Why are some people susceptible to certain immune diseases and others aren’t?
Diversity lies at the heart of immunity. The best defence against pathogens is diversity in responses from person to person.
You can think of the immune system having a dozen different default settings, which influence how we will respond to different pathogens. Each of these settings have trade-offs, they make us a little more susceptible to some immune diseases and a lot more resistant to others.
It keeps pathogens on their toes, makes it harder for them to adapt to human immune systems, precisely because there is no single default immune response. From an evolutionary perspective the cost-benefit of all of these settings was probably fairly equivalent, but of course times have changed.
Now days most people probably don’t appreciate the advantage that their increased susceptibility to pollen allergy may give in fighting off parasitic worm infections that they rarely get exposed to!

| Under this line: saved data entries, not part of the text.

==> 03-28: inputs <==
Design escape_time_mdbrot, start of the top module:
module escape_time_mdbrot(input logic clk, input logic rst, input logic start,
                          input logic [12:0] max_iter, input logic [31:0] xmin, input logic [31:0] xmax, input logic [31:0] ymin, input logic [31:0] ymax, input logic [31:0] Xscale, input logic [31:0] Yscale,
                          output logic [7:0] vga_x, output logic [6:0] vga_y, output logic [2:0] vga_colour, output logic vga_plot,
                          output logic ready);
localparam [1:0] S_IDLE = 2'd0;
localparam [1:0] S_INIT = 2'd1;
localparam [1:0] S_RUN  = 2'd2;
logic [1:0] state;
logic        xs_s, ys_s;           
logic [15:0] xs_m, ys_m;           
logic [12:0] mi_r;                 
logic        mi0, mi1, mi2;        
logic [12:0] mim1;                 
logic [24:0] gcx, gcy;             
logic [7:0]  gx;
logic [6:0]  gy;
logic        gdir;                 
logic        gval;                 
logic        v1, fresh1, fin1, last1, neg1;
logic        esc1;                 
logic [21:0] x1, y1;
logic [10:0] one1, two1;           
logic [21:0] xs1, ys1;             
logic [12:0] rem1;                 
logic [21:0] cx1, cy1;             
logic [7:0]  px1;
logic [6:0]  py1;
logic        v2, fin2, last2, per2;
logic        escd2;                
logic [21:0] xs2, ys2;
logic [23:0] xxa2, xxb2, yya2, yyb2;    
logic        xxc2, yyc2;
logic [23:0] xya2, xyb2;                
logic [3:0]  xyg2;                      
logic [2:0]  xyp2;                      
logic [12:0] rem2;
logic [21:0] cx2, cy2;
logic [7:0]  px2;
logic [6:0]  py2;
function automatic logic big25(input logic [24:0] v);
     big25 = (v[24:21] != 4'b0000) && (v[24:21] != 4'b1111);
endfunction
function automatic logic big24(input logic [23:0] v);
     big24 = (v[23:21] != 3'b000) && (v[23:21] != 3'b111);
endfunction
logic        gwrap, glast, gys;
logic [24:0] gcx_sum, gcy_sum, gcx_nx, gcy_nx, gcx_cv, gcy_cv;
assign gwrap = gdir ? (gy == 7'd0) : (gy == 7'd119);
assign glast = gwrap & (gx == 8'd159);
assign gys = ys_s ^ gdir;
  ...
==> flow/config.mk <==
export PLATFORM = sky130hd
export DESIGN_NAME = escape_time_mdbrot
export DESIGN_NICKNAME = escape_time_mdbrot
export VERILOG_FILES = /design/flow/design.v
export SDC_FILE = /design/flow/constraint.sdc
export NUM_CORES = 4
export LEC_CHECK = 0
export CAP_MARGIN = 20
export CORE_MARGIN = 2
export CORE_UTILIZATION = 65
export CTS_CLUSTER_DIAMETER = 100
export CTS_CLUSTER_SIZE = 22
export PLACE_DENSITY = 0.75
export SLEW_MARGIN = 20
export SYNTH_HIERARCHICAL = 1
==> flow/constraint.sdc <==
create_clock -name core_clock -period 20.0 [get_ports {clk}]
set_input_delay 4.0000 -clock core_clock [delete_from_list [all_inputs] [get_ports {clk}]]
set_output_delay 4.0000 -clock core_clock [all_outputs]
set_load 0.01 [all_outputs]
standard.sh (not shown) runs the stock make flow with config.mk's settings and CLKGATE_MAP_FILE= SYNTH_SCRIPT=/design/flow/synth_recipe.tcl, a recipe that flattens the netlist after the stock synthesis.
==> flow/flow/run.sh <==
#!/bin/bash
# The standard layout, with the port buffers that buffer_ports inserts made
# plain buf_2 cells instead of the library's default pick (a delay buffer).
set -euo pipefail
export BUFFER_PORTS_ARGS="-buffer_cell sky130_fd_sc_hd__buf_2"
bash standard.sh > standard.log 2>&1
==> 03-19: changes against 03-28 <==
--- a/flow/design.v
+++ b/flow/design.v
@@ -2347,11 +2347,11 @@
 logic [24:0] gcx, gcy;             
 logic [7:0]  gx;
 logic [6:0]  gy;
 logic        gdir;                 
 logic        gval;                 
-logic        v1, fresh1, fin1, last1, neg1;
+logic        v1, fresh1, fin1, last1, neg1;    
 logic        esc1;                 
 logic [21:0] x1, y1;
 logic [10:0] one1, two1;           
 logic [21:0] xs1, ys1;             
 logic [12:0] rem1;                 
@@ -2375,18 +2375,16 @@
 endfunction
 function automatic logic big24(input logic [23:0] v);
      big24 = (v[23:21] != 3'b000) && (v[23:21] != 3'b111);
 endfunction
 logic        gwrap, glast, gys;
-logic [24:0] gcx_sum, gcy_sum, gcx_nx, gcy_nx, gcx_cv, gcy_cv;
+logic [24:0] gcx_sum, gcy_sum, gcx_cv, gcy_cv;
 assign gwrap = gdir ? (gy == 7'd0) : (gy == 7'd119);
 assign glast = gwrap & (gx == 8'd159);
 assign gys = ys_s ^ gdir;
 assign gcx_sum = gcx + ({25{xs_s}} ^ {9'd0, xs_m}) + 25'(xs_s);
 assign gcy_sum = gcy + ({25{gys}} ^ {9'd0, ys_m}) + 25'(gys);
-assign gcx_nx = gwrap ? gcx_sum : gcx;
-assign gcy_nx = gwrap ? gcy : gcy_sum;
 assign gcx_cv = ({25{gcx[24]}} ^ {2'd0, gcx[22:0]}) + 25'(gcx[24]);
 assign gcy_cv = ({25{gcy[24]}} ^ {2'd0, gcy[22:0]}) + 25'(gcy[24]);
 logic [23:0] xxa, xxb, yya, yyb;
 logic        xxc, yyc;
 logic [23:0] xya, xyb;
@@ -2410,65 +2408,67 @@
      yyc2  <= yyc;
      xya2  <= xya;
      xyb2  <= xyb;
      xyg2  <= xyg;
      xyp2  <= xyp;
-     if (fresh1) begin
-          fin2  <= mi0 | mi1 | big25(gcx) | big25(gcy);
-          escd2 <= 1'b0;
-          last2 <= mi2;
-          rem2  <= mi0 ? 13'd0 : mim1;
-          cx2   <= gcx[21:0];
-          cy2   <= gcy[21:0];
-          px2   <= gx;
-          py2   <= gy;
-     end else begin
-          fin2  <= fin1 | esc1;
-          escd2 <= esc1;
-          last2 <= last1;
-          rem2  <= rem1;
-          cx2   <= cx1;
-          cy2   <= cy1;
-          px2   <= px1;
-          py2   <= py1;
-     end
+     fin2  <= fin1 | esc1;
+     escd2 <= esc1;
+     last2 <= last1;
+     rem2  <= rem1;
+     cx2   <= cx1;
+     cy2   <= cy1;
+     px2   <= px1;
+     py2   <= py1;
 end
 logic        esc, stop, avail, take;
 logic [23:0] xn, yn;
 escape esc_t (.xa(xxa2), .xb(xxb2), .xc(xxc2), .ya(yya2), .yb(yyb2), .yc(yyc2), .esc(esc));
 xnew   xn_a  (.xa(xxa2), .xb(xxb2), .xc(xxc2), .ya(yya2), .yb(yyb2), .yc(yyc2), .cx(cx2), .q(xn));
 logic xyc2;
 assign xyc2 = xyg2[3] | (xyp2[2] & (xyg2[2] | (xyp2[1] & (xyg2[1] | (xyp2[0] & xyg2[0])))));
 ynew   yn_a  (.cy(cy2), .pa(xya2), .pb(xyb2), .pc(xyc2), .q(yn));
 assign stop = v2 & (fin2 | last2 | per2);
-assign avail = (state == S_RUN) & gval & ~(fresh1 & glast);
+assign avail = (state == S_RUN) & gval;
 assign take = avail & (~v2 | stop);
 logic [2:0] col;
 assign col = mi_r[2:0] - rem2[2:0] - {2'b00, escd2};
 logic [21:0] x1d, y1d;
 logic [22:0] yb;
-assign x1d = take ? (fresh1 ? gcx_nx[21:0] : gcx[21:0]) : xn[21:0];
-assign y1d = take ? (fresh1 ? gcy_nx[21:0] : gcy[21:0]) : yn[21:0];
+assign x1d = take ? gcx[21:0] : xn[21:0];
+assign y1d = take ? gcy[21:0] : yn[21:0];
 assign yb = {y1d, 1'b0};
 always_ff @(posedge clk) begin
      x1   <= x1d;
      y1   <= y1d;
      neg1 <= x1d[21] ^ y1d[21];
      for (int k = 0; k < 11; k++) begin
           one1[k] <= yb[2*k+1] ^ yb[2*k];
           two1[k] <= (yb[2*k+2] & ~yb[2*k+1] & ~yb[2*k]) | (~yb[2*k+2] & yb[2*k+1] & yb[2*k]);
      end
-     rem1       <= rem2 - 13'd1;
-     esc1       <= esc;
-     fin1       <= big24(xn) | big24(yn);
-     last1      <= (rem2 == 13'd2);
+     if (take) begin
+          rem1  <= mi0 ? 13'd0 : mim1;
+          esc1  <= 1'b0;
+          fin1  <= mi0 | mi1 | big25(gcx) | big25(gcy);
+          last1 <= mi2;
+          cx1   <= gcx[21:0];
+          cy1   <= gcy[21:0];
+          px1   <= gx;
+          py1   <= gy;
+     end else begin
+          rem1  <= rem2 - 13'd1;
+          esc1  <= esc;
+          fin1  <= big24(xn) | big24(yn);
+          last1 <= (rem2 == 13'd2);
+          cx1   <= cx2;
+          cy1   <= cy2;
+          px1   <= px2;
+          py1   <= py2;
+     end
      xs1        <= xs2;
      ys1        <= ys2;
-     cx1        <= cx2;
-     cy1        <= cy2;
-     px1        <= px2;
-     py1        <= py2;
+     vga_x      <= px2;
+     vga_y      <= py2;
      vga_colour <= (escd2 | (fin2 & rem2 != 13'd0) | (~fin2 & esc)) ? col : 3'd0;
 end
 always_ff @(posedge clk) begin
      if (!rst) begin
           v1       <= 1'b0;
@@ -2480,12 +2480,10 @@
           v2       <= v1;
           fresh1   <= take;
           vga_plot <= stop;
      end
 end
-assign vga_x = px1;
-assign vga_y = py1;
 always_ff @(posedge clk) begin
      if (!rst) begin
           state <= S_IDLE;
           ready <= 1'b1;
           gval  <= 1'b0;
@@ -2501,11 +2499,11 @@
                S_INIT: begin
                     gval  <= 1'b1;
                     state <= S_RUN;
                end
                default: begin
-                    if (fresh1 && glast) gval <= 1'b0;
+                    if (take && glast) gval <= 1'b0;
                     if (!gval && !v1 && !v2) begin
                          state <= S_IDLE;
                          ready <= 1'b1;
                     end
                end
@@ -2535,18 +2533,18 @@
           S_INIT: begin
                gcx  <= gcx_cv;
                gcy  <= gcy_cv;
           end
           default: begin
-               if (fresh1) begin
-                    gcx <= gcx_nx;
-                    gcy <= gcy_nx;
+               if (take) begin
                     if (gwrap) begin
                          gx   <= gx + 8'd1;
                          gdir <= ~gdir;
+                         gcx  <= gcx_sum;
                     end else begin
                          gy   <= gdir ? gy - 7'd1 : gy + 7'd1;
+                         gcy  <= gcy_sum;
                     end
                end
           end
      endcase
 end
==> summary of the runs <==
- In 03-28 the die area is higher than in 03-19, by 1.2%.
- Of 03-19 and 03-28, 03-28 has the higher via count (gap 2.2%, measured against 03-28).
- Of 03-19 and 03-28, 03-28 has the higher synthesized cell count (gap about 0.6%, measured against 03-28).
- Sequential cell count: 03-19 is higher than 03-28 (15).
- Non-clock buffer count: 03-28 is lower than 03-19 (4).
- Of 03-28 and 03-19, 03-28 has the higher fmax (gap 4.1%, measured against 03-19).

What causes this diversity in the immune system?
Good question! The single biggest effect is our environment. The air we breathe, the food we eat, the chemicals we are exposed to, the bacteria that live inside us.
These environmental exposures are probably responsible for half of all of the variation in immune responses from one person to another – it is even more important than genetics. One of the ways we can see this is by looking at the immune systems of couples that live together.
After couples having been living together for a few years their immune systems seems to converge in their settings, becoming much more similar to each other. This is almost certainly due to sharing all of those environmental factors.
Did you know that you transfer as many as 80 million bacteria in a single kiss? So even the bacteria that live in our gut become more similar when we live together.
How about sex and gender?
Sex and gender are perhaps less important than you might think. Together they are responsible for maybe 5% of the variation you see in the immune system from person to person. Similar to the level of difference you see in a smoker versus a non-smoker.
The most interesting aspect about this effect is that we really don’t know how much of the effect is sex and how much is gender. Biological sex certainly can modify our immune system, but gender is greatly under-estimated.
A simple example of hidden gender effects is bladder cancer. 3 out of 4 bladder cancer patients are men, which is often described as a sex bias. However the underlying cause of most of these bladder cancers are exposures to chemicals such as aniline dyes, which were previously used in factories.
So the high risk of bladder cancer in men is not due to biological differences between men and women, but rather due to the gendered segregation of jobs. The immune system is highly responsive to environmental exposures, and is certainly modified by gendered exposures (smoking, workplace pollutants, personal chemical exposures, etc).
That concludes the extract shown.